Among the lines below, which ones contain the word "start"? Copy every such line.

MATERIAL TO PROCESS →
- Opening Delimiter -
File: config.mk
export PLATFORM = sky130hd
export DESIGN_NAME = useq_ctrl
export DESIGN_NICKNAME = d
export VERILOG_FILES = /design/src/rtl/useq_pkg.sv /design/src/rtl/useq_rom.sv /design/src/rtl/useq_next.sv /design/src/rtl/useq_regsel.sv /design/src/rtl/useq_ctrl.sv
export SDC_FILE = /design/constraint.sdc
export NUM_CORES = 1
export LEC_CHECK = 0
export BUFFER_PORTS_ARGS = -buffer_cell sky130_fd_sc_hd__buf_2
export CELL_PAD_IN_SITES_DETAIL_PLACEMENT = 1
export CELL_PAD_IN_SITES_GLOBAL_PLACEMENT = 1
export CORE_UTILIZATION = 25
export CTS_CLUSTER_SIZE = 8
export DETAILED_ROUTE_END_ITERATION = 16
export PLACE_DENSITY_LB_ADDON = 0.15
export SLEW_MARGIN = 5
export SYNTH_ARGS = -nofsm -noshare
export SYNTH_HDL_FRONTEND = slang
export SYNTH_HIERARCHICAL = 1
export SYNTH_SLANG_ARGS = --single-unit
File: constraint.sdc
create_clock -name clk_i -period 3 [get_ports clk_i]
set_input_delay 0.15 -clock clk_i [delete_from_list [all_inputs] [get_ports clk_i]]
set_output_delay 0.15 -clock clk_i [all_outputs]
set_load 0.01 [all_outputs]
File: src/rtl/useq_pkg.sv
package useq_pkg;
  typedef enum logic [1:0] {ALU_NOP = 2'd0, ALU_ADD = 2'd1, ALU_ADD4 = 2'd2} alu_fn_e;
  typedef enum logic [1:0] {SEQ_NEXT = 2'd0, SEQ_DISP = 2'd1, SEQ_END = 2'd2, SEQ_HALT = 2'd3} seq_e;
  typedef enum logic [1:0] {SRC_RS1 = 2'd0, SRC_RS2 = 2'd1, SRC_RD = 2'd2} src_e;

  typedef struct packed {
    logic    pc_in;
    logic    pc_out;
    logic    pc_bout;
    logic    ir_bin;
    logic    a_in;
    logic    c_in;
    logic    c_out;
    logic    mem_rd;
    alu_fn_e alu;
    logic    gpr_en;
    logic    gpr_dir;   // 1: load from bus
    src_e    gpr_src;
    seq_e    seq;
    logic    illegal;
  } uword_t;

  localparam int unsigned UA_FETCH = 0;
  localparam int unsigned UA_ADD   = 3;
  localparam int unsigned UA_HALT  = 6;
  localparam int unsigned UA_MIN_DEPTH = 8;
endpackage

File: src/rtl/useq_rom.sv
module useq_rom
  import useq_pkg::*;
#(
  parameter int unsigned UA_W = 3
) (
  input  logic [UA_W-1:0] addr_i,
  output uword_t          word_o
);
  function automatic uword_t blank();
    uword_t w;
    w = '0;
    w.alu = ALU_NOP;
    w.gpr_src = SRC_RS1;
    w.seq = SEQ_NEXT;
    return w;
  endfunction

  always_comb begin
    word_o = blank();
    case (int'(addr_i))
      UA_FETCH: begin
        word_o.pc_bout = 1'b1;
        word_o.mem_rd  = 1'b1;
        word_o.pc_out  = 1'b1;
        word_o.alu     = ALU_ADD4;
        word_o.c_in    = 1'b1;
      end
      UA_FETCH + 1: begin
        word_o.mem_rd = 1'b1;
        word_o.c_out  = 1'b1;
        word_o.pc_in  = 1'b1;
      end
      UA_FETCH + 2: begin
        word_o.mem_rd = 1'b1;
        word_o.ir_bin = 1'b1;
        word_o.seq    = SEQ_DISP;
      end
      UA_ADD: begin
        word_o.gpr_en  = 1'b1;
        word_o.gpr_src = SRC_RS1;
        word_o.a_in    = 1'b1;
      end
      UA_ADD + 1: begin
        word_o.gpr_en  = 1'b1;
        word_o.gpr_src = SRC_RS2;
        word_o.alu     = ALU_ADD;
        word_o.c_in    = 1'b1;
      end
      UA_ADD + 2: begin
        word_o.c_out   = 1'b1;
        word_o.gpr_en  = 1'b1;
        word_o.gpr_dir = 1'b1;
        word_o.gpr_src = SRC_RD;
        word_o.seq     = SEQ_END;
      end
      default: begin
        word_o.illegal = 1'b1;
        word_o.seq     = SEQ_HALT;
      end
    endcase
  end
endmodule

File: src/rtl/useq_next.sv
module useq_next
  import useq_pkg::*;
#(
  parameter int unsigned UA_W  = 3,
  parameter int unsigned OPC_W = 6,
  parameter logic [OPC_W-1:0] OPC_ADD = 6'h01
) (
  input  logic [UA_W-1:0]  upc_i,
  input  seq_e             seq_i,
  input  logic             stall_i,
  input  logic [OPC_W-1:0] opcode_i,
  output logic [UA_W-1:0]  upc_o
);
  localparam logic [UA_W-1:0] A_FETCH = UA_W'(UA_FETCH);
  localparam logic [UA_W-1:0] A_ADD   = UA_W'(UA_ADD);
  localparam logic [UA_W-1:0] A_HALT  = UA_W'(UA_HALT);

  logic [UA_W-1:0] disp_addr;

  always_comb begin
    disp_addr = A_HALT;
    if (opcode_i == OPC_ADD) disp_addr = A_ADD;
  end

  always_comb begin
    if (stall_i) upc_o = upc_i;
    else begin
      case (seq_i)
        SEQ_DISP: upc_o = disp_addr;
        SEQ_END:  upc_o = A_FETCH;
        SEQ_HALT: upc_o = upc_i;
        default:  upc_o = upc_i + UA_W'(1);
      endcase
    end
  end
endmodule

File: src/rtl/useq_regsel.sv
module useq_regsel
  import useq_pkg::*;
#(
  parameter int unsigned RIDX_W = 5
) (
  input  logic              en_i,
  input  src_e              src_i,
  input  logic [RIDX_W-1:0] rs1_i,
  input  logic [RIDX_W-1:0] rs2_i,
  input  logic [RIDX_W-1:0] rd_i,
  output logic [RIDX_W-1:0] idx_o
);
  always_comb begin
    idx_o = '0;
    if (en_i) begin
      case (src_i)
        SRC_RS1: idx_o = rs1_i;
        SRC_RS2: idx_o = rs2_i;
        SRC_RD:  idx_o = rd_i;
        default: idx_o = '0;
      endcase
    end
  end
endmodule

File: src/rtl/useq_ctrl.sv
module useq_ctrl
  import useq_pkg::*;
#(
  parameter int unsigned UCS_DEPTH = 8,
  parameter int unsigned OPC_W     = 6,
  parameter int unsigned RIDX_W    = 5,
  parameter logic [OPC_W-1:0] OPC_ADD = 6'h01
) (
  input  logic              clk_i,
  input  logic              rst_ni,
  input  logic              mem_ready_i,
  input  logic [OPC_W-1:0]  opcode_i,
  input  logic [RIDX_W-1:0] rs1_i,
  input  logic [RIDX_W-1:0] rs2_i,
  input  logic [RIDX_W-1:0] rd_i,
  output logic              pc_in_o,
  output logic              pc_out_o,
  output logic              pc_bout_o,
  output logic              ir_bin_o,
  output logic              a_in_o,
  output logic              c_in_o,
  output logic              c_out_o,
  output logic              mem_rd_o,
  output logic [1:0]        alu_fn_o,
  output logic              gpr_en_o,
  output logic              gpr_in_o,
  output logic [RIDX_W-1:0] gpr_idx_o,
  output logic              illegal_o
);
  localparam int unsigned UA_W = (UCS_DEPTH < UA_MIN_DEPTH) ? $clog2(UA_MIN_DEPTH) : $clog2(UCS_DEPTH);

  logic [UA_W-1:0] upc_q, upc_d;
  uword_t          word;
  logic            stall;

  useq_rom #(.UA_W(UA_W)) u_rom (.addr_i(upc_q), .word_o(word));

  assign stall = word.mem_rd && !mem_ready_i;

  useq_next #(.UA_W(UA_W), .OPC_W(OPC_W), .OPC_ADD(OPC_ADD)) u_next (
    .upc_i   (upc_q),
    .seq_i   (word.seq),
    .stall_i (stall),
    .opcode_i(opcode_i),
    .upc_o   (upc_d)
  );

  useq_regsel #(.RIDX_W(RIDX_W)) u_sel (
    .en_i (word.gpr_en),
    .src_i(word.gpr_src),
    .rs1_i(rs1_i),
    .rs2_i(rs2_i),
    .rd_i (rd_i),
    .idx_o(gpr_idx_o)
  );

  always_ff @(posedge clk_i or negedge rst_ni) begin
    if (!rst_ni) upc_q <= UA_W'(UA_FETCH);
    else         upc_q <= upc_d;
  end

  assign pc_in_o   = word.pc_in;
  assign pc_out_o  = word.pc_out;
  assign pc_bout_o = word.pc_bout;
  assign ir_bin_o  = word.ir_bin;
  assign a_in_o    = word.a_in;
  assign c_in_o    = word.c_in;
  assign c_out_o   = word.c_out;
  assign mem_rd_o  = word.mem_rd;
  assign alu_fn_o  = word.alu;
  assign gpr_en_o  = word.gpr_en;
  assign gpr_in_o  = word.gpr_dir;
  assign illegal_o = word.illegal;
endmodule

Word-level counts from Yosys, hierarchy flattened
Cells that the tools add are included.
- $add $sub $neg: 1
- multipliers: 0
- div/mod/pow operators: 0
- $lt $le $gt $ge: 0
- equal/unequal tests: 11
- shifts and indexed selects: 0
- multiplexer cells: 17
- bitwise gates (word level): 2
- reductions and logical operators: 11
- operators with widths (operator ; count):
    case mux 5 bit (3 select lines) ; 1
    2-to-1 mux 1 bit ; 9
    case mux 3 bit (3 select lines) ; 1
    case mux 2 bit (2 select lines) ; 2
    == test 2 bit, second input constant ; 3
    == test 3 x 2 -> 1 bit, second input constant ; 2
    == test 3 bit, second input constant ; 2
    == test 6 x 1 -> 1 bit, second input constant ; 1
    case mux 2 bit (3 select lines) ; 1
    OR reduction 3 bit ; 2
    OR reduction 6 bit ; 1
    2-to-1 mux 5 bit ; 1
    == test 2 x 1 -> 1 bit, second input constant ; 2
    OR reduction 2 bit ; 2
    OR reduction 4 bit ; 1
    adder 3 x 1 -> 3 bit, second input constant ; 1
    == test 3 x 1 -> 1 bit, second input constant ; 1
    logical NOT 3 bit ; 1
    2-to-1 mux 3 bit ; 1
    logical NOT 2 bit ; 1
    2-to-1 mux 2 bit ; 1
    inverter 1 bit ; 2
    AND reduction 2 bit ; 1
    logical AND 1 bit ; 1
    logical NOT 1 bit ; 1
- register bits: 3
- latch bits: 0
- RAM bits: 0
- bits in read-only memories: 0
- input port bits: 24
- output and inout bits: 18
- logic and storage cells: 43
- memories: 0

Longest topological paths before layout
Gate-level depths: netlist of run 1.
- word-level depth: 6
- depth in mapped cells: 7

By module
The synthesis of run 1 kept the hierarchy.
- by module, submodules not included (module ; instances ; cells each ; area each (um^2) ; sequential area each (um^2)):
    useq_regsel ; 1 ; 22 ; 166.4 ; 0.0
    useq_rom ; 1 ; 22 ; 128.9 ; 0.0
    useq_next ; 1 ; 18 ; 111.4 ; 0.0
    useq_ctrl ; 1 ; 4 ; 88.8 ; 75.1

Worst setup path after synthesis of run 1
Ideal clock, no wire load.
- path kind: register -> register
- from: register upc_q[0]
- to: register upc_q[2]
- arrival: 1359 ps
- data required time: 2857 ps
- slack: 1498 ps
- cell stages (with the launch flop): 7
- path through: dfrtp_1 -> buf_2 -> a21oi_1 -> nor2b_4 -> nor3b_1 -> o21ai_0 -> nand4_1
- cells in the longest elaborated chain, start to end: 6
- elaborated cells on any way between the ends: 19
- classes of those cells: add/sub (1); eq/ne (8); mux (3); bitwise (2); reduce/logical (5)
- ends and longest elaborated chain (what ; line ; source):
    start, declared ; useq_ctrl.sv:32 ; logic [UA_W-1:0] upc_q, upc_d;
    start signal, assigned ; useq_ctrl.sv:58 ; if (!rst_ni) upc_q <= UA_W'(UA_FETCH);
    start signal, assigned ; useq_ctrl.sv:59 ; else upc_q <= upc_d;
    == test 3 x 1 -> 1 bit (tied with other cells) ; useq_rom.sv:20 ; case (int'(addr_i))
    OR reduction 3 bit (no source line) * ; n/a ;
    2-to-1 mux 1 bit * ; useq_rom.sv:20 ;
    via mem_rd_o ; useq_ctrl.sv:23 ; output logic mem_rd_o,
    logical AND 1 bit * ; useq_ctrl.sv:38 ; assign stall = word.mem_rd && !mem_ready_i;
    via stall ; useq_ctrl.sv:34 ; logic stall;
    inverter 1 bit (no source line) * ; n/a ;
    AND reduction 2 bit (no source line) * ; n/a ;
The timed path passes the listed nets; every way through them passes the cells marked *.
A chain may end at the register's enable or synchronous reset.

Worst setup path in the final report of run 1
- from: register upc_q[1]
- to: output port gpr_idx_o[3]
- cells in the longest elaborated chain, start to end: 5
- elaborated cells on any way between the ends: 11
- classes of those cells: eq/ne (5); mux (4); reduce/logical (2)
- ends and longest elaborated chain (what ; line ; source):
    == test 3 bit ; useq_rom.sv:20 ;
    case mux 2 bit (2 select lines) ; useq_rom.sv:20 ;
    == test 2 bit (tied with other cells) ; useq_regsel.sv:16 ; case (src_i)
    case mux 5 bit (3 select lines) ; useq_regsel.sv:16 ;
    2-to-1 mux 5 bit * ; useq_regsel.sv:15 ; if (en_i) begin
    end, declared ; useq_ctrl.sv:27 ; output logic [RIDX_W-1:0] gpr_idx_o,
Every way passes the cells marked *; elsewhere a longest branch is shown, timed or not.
- Closing Delimiter -
EXERCISE RESULT →
- cells in the longest elaborated chain, start to end: 6
    start, declared ; useq_ctrl.sv:32 ; logic [UA_W-1:0] upc_q, upc_d;
    start signal, assigned ; useq_ctrl.sv:58 ; if (!rst_ni) upc_q <= UA_W'(UA_FETCH);
    start signal, assigned ; useq_ctrl.sv:59 ; else upc_q <= upc_d;
- cells in the longest elaborated chain, start to end: 5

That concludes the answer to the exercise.